The city has sent letters to the 800 shops it’s aware of, threatening them with fines and criminal prosecution if they don’t obey the city’s new medical cannabis law and leave.
That ordinance, known as Measure D, was approved by voters in May and imposes tight new regulations on the marijuana market in L.A. The city is one of several in California trying to strike a balance between years of chaotic enforcement and the total cannabis blackouts favored by most other communities.
Indeed, almost all the surrounding municipalities, in Los Angeles and Orange counties, have passed ordinances banning all dispensaries. Earlier this year, the California Supreme Court ruled that communities throughout the state can freeze out pot shops, despite the 1996 voter initiative that legalized medicinal marijuana in the state.
The situation has made L.A. a rare bright spot for cannabis patients, even if their options are shrinking dramatically. Measure D limits the number of legal dispensaries in the city to 135, down from a peak of more than 2,000 in recent years.
Operators of shops that fail to close now that they’ve been warned will face $1,000 fines or as many as six months in jail. According to LA Weekly, about 40 stores closed voluntarily after receiving the warning.
Another 38 were informed they would be prosecuted, and the rest are in the city’s targets, a city spokeswoman told the newspaper. Where possible, those prosecutions are going after both operators and the landowners who rent to them.
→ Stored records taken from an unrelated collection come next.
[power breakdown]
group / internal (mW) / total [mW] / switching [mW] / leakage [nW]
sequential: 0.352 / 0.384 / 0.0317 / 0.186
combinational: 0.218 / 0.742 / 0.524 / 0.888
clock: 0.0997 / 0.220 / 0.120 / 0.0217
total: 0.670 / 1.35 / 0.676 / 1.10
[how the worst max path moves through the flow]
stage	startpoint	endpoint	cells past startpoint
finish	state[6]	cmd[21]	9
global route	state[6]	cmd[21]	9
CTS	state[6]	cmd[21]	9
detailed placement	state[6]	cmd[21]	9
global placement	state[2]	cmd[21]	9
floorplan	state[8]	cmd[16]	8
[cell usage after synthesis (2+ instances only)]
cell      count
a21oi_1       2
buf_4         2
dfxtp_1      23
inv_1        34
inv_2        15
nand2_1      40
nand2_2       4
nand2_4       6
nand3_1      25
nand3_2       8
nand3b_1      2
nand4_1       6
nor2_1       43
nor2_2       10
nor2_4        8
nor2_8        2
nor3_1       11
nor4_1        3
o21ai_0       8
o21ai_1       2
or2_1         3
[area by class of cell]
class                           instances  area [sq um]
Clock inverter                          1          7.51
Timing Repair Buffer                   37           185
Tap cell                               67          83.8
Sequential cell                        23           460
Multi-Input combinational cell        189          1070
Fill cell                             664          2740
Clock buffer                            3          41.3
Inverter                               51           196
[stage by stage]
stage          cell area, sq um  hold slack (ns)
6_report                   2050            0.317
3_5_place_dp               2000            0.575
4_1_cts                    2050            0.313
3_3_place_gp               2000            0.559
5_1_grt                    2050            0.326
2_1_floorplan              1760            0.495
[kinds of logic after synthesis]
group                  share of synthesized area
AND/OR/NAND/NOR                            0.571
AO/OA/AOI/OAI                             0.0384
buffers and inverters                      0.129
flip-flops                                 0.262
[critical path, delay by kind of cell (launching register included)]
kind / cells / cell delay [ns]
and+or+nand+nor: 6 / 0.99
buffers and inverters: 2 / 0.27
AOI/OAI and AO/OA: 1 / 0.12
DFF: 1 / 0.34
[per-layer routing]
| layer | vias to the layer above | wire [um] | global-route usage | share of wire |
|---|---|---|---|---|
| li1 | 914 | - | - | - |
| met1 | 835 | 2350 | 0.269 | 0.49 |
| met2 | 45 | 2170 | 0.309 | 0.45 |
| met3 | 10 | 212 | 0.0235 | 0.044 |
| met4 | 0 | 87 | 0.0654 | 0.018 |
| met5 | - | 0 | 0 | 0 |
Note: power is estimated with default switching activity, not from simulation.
The 38 dispensaries targeted for initial enforcement were chosen based on neighborhood complaints and nuisance issues, according to the newspaper.
When voters went to the polls in May, they were faced with three options. One would have imposed many of the same regulations as Measure D but no limit on dispensaries. Another, which garnered little support, would have limited pot shops but imposed no tax on them. Instead, voters chose the strictest option by wide margins and sealed the fate for hundreds of dispensaries serving patients across the city.
Measure D effectively set the clock back to 2007, when the city imposed a moratorium on new dispensaries. At the time, there were about 135 shops, and those are the ones that will be allowed to remain open.